* **YOUR ASSIGNMENT**
In the records, find every line with the word "sclk" and copy it out.

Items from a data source
************

## config.mk

```make
export PLATFORM = sky130hd
export DESIGN_NAME = spi_master_ctrl
export DESIGN_NICKNAME = d
export VERILOG_FILES = /design/src/rtl/spi_pkg.sv /design/src/rtl/spi_fifo.sv /design/src/rtl/spi_clkdiv.sv /design/src/rtl/spi_shifter.sv /design/src/rtl/spi_master_ctrl.sv
export SDC_FILE = /design/constraint.sdc
export NUM_CORES = 1
export LEC_CHECK = 0
export ABC_AREA = 1
export BUFFER_PORTS_ARGS = -buffer_cell sky130_fd_sc_hd__buf_2
export CAP_MARGIN = 40
export CORE_ASPECT_RATIO = 1.75
export CORE_UTILIZATION = 55
export CTS_CLUSTER_DIAMETER = 50
export DETAILED_ROUTE_END_ITERATION = 7
export PLACE_DENSITY_LB_ADDON = 0.1
export SLEW_MARGIN = 40
export SYNTH_ARGS = -nofsm -noshare
export SYNTH_HDL_FRONTEND = slang
export SYNTH_SLANG_ARGS = --single-unit
```

## constraint.sdc

```tcl
create_clock -name clk -period 3.4 [get_ports clk]
set_input_delay 1.02 -clock clk [delete_from_list [all_inputs] [get_ports clk]]
set_output_delay 1.02 -clock clk [all_outputs]
set_load 0.005 [all_outputs]
```

## src/rtl/spi_pkg.sv

```systemverilog
package spi_pkg;
   localparam int MIN_BITS = 4;
   typedef enum logic [1:0] {ST_IDLE, ST_SHIFT, ST_GAP} xfer_state_e;
endpackage

```

## src/rtl/spi_fifo.sv

```systemverilog
module spi_fifo #(
   parameter int WIDTH = 16,
   parameter int DEPTH = 8
) (
   input  logic             clk,
   input  logic             rst_n,
   input  logic             wr,
   input  logic [WIDTH-1:0] wdata,
   input  logic             rd,
   output logic [WIDTH-1:0] rdata,
   output logic             full,
   output logic             empty
);
   localparam int PW = (DEPTH > 1) ? $clog2(DEPTH) : 1;
   localparam int CW = $clog2(DEPTH + 1);
   localparam logic [PW-1:0] ONE_P = 1;
   localparam logic [PW-1:0] LAST_P = PW'(DEPTH - 1);
   localparam logic [CW-1:0] ONE_C = 1;
   localparam logic [CW-1:0] DEPTH_C = CW'(DEPTH);

   if (DEPTH < 2) begin : g_bad_depth
      $error("spi_fifo: DEPTH must be at least 2");
   end

   logic [WIDTH-1:0] mem [DEPTH];
   logic [PW-1:0]    wp, rp, wp_nx, rp_nx;
   logic [CW-1:0]    count;
   logic             do_wr, do_rd;

   assign full  = (count == DEPTH_C);
   assign empty = (count == '0);
   assign do_wr = wr && !full;
   assign do_rd = rd && !empty;
   assign rdata = empty ? '0 : mem[rp];

   if ((DEPTH & (DEPTH - 1)) == 0) begin : g_pow2
      assign wp_nx = wp + ONE_P;
      assign rp_nx = rp + ONE_P;
   end else begin : g_wrap
      assign wp_nx = (wp == LAST_P) ? '0 : wp + ONE_P;
      assign rp_nx = (rp == LAST_P) ? '0 : rp + ONE_P;
   end

   always_ff @(posedge clk) begin
      if (do_wr) mem[wp] <= wdata;
   end

   always_ff @(posedge clk or negedge rst_n) begin
      if (!rst_n) begin
         wp    <= '0;
         rp    <= '0;
         count <= '0;
      end else begin
         if (do_wr) wp <= wp_nx;
         if (do_rd) rp <= rp_nx;
         if (do_wr && !do_rd)      count <= count + ONE_C;
         else if (do_rd && !do_wr) count <= count - ONE_C;
      end
   end

   // a write into a full queue leaves the fill level alone
   a_r5_no_overflow: assert property (@(posedge clk) disable iff (!rst_n)
      (wr && full && !rd) |=> full);
   // a read from an empty queue leaves it empty
   a_r12_empty_read: assert property (@(posedge clk) disable iff (!rst_n)
      (rd && empty && !wr) |=> empty);
endmodule

```

## src/rtl/spi_clkdiv.sv

```systemverilog
module spi_clkdiv #(
   parameter int PRE_W = 8,
   parameter int SCR_W = 8
) (
   input  logic             clk,
   input  logic             rst_n,
   input  logic             run,
   input  logic [PRE_W-1:0] prescale,
   input  logic [SCR_W-1:0] scr,
   output logic             tick
);
   localparam int HW = PRE_W - 1;
   localparam logic [HW-1:0]    ONE_H = 1;
   localparam logic [SCR_W-1:0] ONE_S = 1;

   if (PRE_W < 2) begin : g_bad_pre
      $error("spi_clkdiv: PRE_W must be at least 2");
   end

   logic [HW-1:0]    half_eff, c_pre;
   logic [SCR_W-1:0] c_scr;
   logic             pre_wrap;

   // Bit 0 of the prescaler is dropped: the half-bit count is prescale/2
   assign half_eff = (prescale[PRE_W-1:1] == '0) ? ONE_H : prescale[PRE_W-1:1];
   assign pre_wrap = (c_pre == half_eff - ONE_H);
   assign tick     = run && pre_wrap && (c_scr == scr);

   always_ff @(posedge clk or negedge rst_n) begin
      if (!rst_n) begin
         c_pre <= '0;
         c_scr <= '0;
      end else if (!run) begin
         c_pre <= '0;
         c_scr <= '0;
      end else if (pre_wrap) begin
         c_pre <= '0;
         c_scr <= (c_scr == scr) ? '0 : c_scr + ONE_S;
      end else begin
         c_pre <= c_pre + ONE_H;
      end
   end

   // with a divide ratio above one, ticks never come back to back
   a_r1_tick_spacing: assert property (@(posedge clk) disable iff (!rst_n)
      (tick && (half_eff != ONE_H || scr != '0)) |=> !tick);
endmodule

```

## src/rtl/spi_shifter.sv

```systemverilog
module spi_shifter
   import spi_pkg::*;
#(
   parameter int MAX_BITS = 16,
   parameter int LEN_W    = 4
) (
   input  logic                clk,
   input  logic                rst_n,
   input  logic                enable,
   input  logic                cpol,
   input  logic                cpha,
   input  logic [LEN_W-1:0]    len_m1,
   input  logic                tick,
   input  logic                tx_empty,
   input  logic [MAX_BITS-1:0] tx_word,
   output logic                tx_pop,
   output logic                busy,
   output logic                done,
   output logic [MAX_BITS-1:0] rx_word,
   output logic                sclk,
   output logic                mosi,
   input  logic                miso,
   output logic                cs_n
);
   localparam int EW = LEN_W + 2;
   localparam logic [LEN_W-1:0] LEN_MIN = LEN_W'(MIN_BITS - 1);
   localparam logic [LEN_W-1:0] LEN_MAX = LEN_W'(MAX_BITS - 1);
   localparam logic [LEN_W:0]   ONE_N   = 1;
   localparam logic [LEN_W:0]   MAX_N   = (LEN_W + 1)'(MAX_BITS);
   localparam logic [EW-1:0]    ONE_E   = 1;

   if (MAX_BITS < MIN_BITS || (1 << LEN_W) < MAX_BITS) begin : g_bad_len
      $error("spi_shifter: MAX_BITS and LEN_W are inconsistent");
   end

   xfer_state_e         state;
   logic [LEN_W-1:0]    len_c;
   logic [LEN_W:0]      nbits;
   logic [EW-1:0]       edge_ix, last_edge;
   logic [MAX_BITS-1:0] tx_sh, rx_sh;
   logic                lvl, start, samp_e, shift_e, last_e;

   assign len_c     = (len_m1 < LEN_MIN) ? LEN_MIN : (len_m1 > LEN_MAX) ? LEN_MAX : len_m1;
   assign nbits     = {1'b0, len_c} + ONE_N;
   assign last_edge = {nbits, 1'b0} - ONE_E;
   assign start     = enable && !tx_empty &&
                      ((state == ST_IDLE) || (state == ST_GAP && tick));
   // Even edges lead a bit, odd edges trail it
   assign samp_e    = cpha ? edge_ix[0] : !edge_ix[0];
   assign shift_e   = cpha ? (!edge_ix[0] && edge_ix != '0) : edge_ix[0];
   assign last_e    = (edge_ix == last_edge);

   assign tx_pop  = start;
   assign busy    = (state != ST_IDLE);
   assign cs_n    = (state == ST_IDLE);
   assign sclk    = cpol ^ lvl;
   assign mosi    = tx_sh[MAX_BITS-1];
   assign rx_word = rx_sh;

   always_ff @(posedge clk or negedge rst_n) begin
      if (!rst_n) begin
         state   <= ST_IDLE;
         edge_ix <= '0;
         lvl     <= 1'b0;
         tx_sh   <= '0;
         rx_sh   <= '0;
         done    <= 1'b0;
      end else begin
         done <= 1'b0;
         if (start) begin
            state   <= ST_SHIFT;
            edge_ix <= '0;
            lvl     <= 1'b0;
            tx_sh   <= tx_word << (MAX_N - nbits);
            rx_sh   <= '0;
         end else if (state == ST_SHIFT && tick) begin
            lvl <= !lvl;
            if (samp_e)  rx_sh <= {rx_sh[MAX_BITS-2:0], miso};
            if (shift_e) tx_sh <= {tx_sh[MAX_BITS-2:0], 1'b0};
            if (last_e) begin
               state <= ST_GAP;
               done  <= 1'b1;
            end else begin
               edge_ix <= edge_ix + ONE_E;
            end
         end else if (state == ST_GAP && tick) begin
            state <= ST_IDLE;
         end
      end
   end

   // each frame ends with an even number of edges, so sclk is back at rest
   a_r3_clock_rests: assert property (@(posedge clk) disable iff (!rst_n)
      $rose(cs_n) |-> (lvl == 1'b0));
   // a completed frame is reported while busy still holds
   a_r9_busy_at_done: assert property (@(posedge clk) disable iff (!rst_n)
      done |-> busy);
   // the edge index stays within the frame
   a_r2_edge_bound: assert property (@(posedge clk) disable iff (!rst_n)
      (state == ST_SHIFT) |-> (edge_ix <= last_edge));
   // select cannot rise in the middle of a frame
   a_r4_cs_hold: assert property (@(posedge clk) disable iff (!rst_n)
      (state == ST_SHIFT && !(tick && last_e)) |=> !cs_n);
endmodule

```

## src/rtl/spi_master_ctrl.sv

```systemverilog
module spi_master_ctrl #(
   parameter int MAX_BITS = 16,
   parameter int LEN_W    = 4,
   parameter int TX_DEPTH = 8,
   parameter int RX_DEPTH = 8,
   parameter int PRE_W    = 8,
   parameter int SCR_W    = 8
) (
   input  logic                clk,
   input  logic                rst_n,
   input  logic                enable,
   input  logic                cpol,
   input  logic                cpha,
   input  logic [LEN_W-1:0]    len_m1,
   input  logic [PRE_W-1:0]    prescale,
   input  logic [SCR_W-1:0]    scr,
   input  logic                tx_wr,
   input  logic [MAX_BITS-1:0] tx_data,
   output logic                tx_not_full,
   input  logic                rx_rd,
   output logic [MAX_BITS-1:0] rx_data,
   output logic                rx_not_empty,
   output logic                busy,
   output logic                overrun,
   input  logic                overrun_clr,
   input  logic                tx_dma_en,
   input  logic                rx_dma_en,
   output logic                tx_dma_req,
   output logic                rx_dma_req,
   output logic                sclk,
   output logic                mosi,
   input  logic                miso,
   output logic                cs_n
);
   logic                tx_full, tx_empty, rx_full, rx_empty;
   logic                tx_pop, tick, done;
   logic [MAX_BITS-1:0] tx_head, rx_word;

   spi_fifo #(.WIDTH(MAX_BITS), .DEPTH(TX_DEPTH)) u_txq (
      .clk, .rst_n, .wr(tx_wr), .wdata(tx_data), .rd(tx_pop),
      .rdata(tx_head), .full(tx_full), .empty(tx_empty));

   spi_fifo #(.WIDTH(MAX_BITS), .DEPTH(RX_DEPTH)) u_rxq (
      .clk, .rst_n, .wr(done && !rx_full), .wdata(rx_word), .rd(rx_rd),
      .rdata(rx_data), .full(rx_full), .empty(rx_empty));

   spi_clkdiv #(.PRE_W(PRE_W), .SCR_W(SCR_W)) u_div (
      .clk, .rst_n, .run(busy), .prescale, .scr, .tick);

   spi_shifter #(.MAX_BITS(MAX_BITS), .LEN_W(LEN_W)) u_shift (
      .clk, .rst_n, .enable, .cpol, .cpha, .len_m1, .tick,
      .tx_empty, .tx_word(tx_head), .tx_pop, .busy, .done, .rx_word,
      .sclk, .mosi, .miso, .cs_n);

   always_ff @(posedge clk or negedge rst_n) begin
      if (!rst_n)                overrun <= 1'b0;
      else if (done && rx_full)  overrun <= 1'b1;
      else if (overrun_clr)      overrun <= 1'b0;
   end

   assign tx_not_full  = !tx_full;
   assign rx_not_empty = !rx_empty;
   assign tx_dma_req   = tx_dma_en && !tx_full;
   assign rx_dma_req   = rx_dma_en && !rx_empty;

   // a word finishing into a full receive queue raises overrun
   a_r7_overrun_set: assert property (@(posedge clk) disable iff (!rst_n)
      (done && rx_full) |=> overrun);
   // overrun only falls after a clear request
   a_r8_overrun_sticky: assert property (@(posedge clk) disable iff (!rst_n)
      (overrun && !overrun_clr) |=> overrun);
   // no frame begins while disabled
   a_r10_no_start: assert property (@(posedge clk) disable iff (!rst_n)
      (!enable && !busy) |=> !busy);
endmodule

```

# Yosys cells after proc, flatten, opt, wreduce, memory -nomap -nowiden

Memory sizes are Yosys's and may differ from the RTL's.
Index checks and enable logic that the tools add are counted.

Memories kept: 2
Output and inout port bits: 25
RAM bits: 256
Register bits: 78
Logic and storage cells: 133

Magnitude comparators: 2
Bitwise operators: 1
Shift operators: 1
Equal/unequal tests: 10
Muxes and demuxes: 40
Add/sub/neg operators: 15
Reduce and logical (&&, ||, !) cells: 47

Memory list:

| memory    | words | bits a word | rd ports | clocked after memory_dff | write ports | line           | text |
|---|---|---|---|---|---|---|---|
| u_rxq.mem | 8     | 16          | 1        | 0                        | 1           | spi_fifo.sv:25 | `logic [WIDTH-1:0] mem [DEPTH];` |
| u_txq.mem | 8     | 16          | 1        | 0                        | 1           | spi_fifo.sv:25 |  |

Operators with widths:

| kind                                             | number |
|---|---|
| two-way mux 16 bit                               | 8 |
| two-way mux 4 bit                                | 6 |
| two-way mux 8 bit                                | 3 |
| two-way mux 7 bit                                | 3 |
| logical AND 1 bit                                | 19 |
| two-way mux 6 bit                                | 3 |
| left shift 16 x 5 -> 16 bit                      | 1 |
| nonzero test 2 bit                               | 7 |
| two-way mux 1 bit                                | 13 |
| adder 3 x 1 -> 3 bit, second input constant      | 4 |
| zero test 1 bit                                  | 10 |
| adder 4 x 1 -> 4 bit, second input constant      | 2 |
| adder 8 x 1 -> 8 bit, second input constant      | 1 |
| == test 4 bit, second input constant             | 2 |
| == test 8 bit                                    | 1 |
| zero test 4 bit                                  | 2 |
| two-way mux 2 bit                                | 4 |
| AND reduction 2 bit                              | 4 |
| subtractor 4 x 1 -> 4 bit, second input constant | 2 |
| adder 7 x 1 -> 7 bit, second input constant      | 1 |
| == test 7 bit                                    | 1 |
| zero test 7 bit                                  | 1 |
| subtractor 7 x 1 -> 7 bit, second input constant | 1 |
| adder 6 x 1 -> 6 bit, second input constant      | 1 |
| other kinds (15)                                 | 16 |

# Logic depth before layout (Yosys ltp)

Gate-level depths: netlist of the first run.

Depth after elaboration: 13
Mapped depth: 25

# Cells and area by module

A second synthesis of the first run with hierarchy kept.

Cell total of the unflattened synthesis: 1,852
Area, all modules: 16,663.5 µm²

Modules (own cells, without submodules):

| module          | times used | area an instance (µm²) | cells an instance |
|---|---|---|---|
| spi_fifo        | 2          | 6,231.0                | 634 |
| spi_shifter     | 1          | 2,693.8                | 380 |
| spi_clkdiv      | 1          | 1,437.6                | 191 |
| spi_master_ctrl | 1          | 70.1                   | 13 |

# Worst setup path before layout of the first run

OpenSTA, ideal clock, no wires.

Kind: input to register
From: in prescale[5]
To: reg u_txq.count[3]
Stages on the path: 24
Buffers on the path: 1
Data arrival time: 3.946 ns
Slack: -0.671 ns
Cells stage by stage: nor2_1 > nand3_2 > nand2_2 > inv_1 > ha_1 > or2_0 > nand3_1 > nand2_1 > nor2_2 > nand3_2 > nor2_4 > nand4_2 > nand2_1 > nand2_1 > buf_2 > ha_1 > inv_1 > ha_1 > a21o_1 > a21oi_1 > nand2_1 > nand2_1 > nor2_1 > xor2_1

Cells in the longest elaborated chain, start to end: 13

Ends and longest elaborated chain:

| element                                                        | line                  | text |
|---|---|---|
| start: declaration                                             | spi_master_ctrl.sv:15 | `input logic [PRE_W-1:0] prescale,` |
| zero test 7 bit                                                | spi_clkdiv.sv:25      | `assign half_eff = (prescale[PRE_W-1:1] == '0) ? ONE_H : prescale[PRE_W-1:1];` |
| two-way mux 7 bit *                                            | spi_clkdiv.sv:25      |  |
| subtractor 7 x 1 -> 7 bit *                                    | spi_clkdiv.sv:26      | `assign pre_wrap = (c_pre == half_eff - ONE_H);` |
| == test 7 bit *                                                | spi_clkdiv.sv:26      |  |
| logical AND 1 bit * (2 in a row)                               | spi_clkdiv.sv:27      | `assign tick = run && pre_wrap && (c_scr == scr);` |
| logical AND 1 bit *                                            | spi_shifter.sv:47     | `((state == ST_IDLE) \|\| (state == ST_GAP && tick));` |
| logical OR 1 bit *                                             | spi_shifter.sv:47     |  |
| logical AND 1 bit *                                            | spi_shifter.sv:46     | `assign start = enable && !tx_empty &&` |
| logical AND 1 bit *                                            | spi_fifo.sv:33        | `assign do_rd = rd && !empty;` |
| zero test 1 bit                                                | spi_fifo.sv:56        | `if (do_wr && !do_rd) count <= count + ONE_C;` |
| logical AND 1 bit                                              | spi_fifo.sv:56        |  |
| two-way mux 4 bit / nonzero test 2 bit (equally long branches) | n/a                   |  |
| end signal: assignment                                         | spi_fifo.sv:56        |  |
| end signal: assignment                                         | spi_fifo.sv:57        | `else if (do_rd && !do_wr) count <= count - ONE_C;` |
| end: declaration                                               | spi_fifo.sv:27        | `logic [CW-1:0] count;` |

Every way passes the cells marked *; elsewhere a longest branch is shown, timed or not.
A chain may end at the register's enable or synchronous reset.

# Worst setup path in the final report of the first run

From: reg u_rxq.rp[0]
To: out rx_data[3]

Cells in the longest elaborated chain, start to end: 2

Ends and longest elaborated chain:

| element                  | line                  | text |
|---|---|---|
| start: declaration       | spi_fifo.sv:26        | `logic [PW-1:0] wp, rp, wp_nx, rp_nx;` |
| start signal: assignment | spi_fifo.sv:55        | `if (do_rd) rp <= rp_nx;` |
| memory read (8 x 16 bit) | n/a                   |  |
| two-way mux 16 bit       | spi_fifo.sv:34        | `assign rdata = empty ? '0 : mem[rp];` |
| end: declaration         | spi_master_ctrl.sv:21 | `output logic [MAX_BITS-1:0] rx_data,` |

Every way passes these cells.

==> flow_metrics.tcl, run 1 <==
set metrics [dict create \
    synth-main-ff-cell "edfxtp_1" \
    dpl_cell_area_um2 16170 \
    cts-root-buf "clkbuf_16" \
    p_leak_nw 6.853 \
    grt.busiest_layer "met2" \
    cts_hold_buf 0 \
    n_antenna_cell 0 \
    fin_setup_tns_ps 0 \
    grt_pass1_wl_um 52220 \
    synthTopCellsByArea "edfxtp_1, dfrtp_1, nand2_1" \
    chipWidth_um 127.2 \
    finClkSkew_ps 22.75 \
    cts.clk_slew.worst_paths_ps 60 \
    vdd.ir_drop.worst_mv 0.6011 \
    crit_arrival_ps 2180 \
    required_ps 2380 \
    clockPowerShare_pct 34.9 \
    rows 79 \
    track_usage_pct 23.81 \
    wirelength_um 32560 \
    synthDistinctLibCells 44 \
    worst-path-buf-inv 3 \
    r2r_start "u_div.c_scr[3]" \
    async_flop_share_pct 23.35 \
    startpoint "u_rxq.rp[0]" \
    numCtsBuffers 30 \
    layout-drive-gt1-share_pct 13.24 \
    grt_max_degree 79 \
    status "finished, final reports clean" \
    maxCapViolCount 0 \
    worst_pin_slew_ps 587.1 \
    postSynthAreaPerCell_um2 10.03 \
    comb_power_share_pct 13.1 \
    critical_path_class "reg2out" \
    cts_resized 0 \
    gp_congestion 0.9193 \
    overflow 0 \
    core_area_um2 26790 \
    cp_slowest_cell "dfrtp_2" \
    grt_pass1_vias 10666 \
    ys.warnings.count 0 \
    final_area_um2 17140 \
    drtIter0Drc 599 \
    fin_cells 1988 \
    pwr-share-seq_pct 52.0 \
    vias 10675 \
    syn_nets 1569 \
    io_buffers 70 \
    final_nets 1664 \
    drc 0 \
    dieArea_um2 28130 \
    cts_sinks 334 \
    fmaxAchievable_mhz 312.9 \
    dp_hpwl_um 20900 \
    yosysSeqAreaShare_pct 63.88 \
    dpl.cell_count 1932 \
    start_kind "flip-flop" \
    p_total_mw 9.444 \
    clk_latency_ps 570 \
    cts.htree.levels 1 \
    met1_usage_pct 25.71 \
    hp-class "in2async" \
    cts_setup_buffers 0 \
    fin_crit_ps 3196 \
    syn_to_final_growth_pct 13.58 \
    setup_viol 0 \
    syn_inst 1505 \
    swShare_pct 25.60 \
    initial_core_util_pct 56.33 \
    netSwitchingPower_mw 2.418 \
    worstPathCellList "inv_1, buf_4, nor2_1, o22ai_1, o21ai_0, a31oi_1, buf_2" \
    finalCritPeriodShare_pct 93.99 \
    p_int_mw 7.027 \
    drt_first_pass_iters 5 \
    synth_top_area_share_pct 50.95 \
    netlist_area_um2 15090 \
    rsz0062_at_grt "no" \
    cpPeakStageDelay_ps 490 \
    antenna_found_initial 1 \
    powerDensity_nw_per_um2 551.0 \
    dieHeight_um 221.1 \
    grtUsageMet3_pct 2.756 \
    synth_top_cell_by_area "edfxtp_1" \
    cts_tree "done" \
    ys_ff_latch 334 \
    crit_fanout 33 \
    final_max_slew_viol_count 0 \
    synth-edff-count 256 \
    relSlewSlack_pct 60.86 \
    pin_count 72 \
    viasPerCell 5.370 \
    ant_nets 0 \
    end_kind "primary output" \
    finalHoldViolCount 0 \
    grt_util_met2_pct 46.19 \
    clockBufferDepth 3 \
    path_delay_family "buffers and inverters" \
    hold_ws_ps 442.9 \
    wl_per_cell_um 16.38 \
]
layout make-up:
| type | count | area [um^2] |
|---|---|---|
| tap | 364 | 455.4 |
| fill | 2218 | 9648 |
| clock inverter | 20 | 171.4 |
| inverter | 112 | 425.4 |
| sequential | 334 | 9642 |
| timing repair buffer | 132 | 855.8 |
| clock buffer | 36 | 794.5 |
| multi-input combinational | 990 | 4795 |
worst reg2reg max path, cell delays in order (launching register included):
cell and delay (ps):
dfrtp_1 400, inv_1 130, or2_2 130, nand4_1 110, nor3_2 310, nand4_2 140
nand2_1 100, nand2_2 70, ha_4 170, inv_4 60, ha_4 190, a21o_1 180
a21oi_2 150, nand2_1 60, nand2_1 50, nor2_1 40, xor2_1 140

************

* **TASK RESULT**
   output logic                sclk,
   assign sclk    = cpol ^ lvl;
   // each frame ends with an even number of edges, so sclk is back at rest
   output logic                sclk,
      .sclk, .mosi, .miso, .cs_n);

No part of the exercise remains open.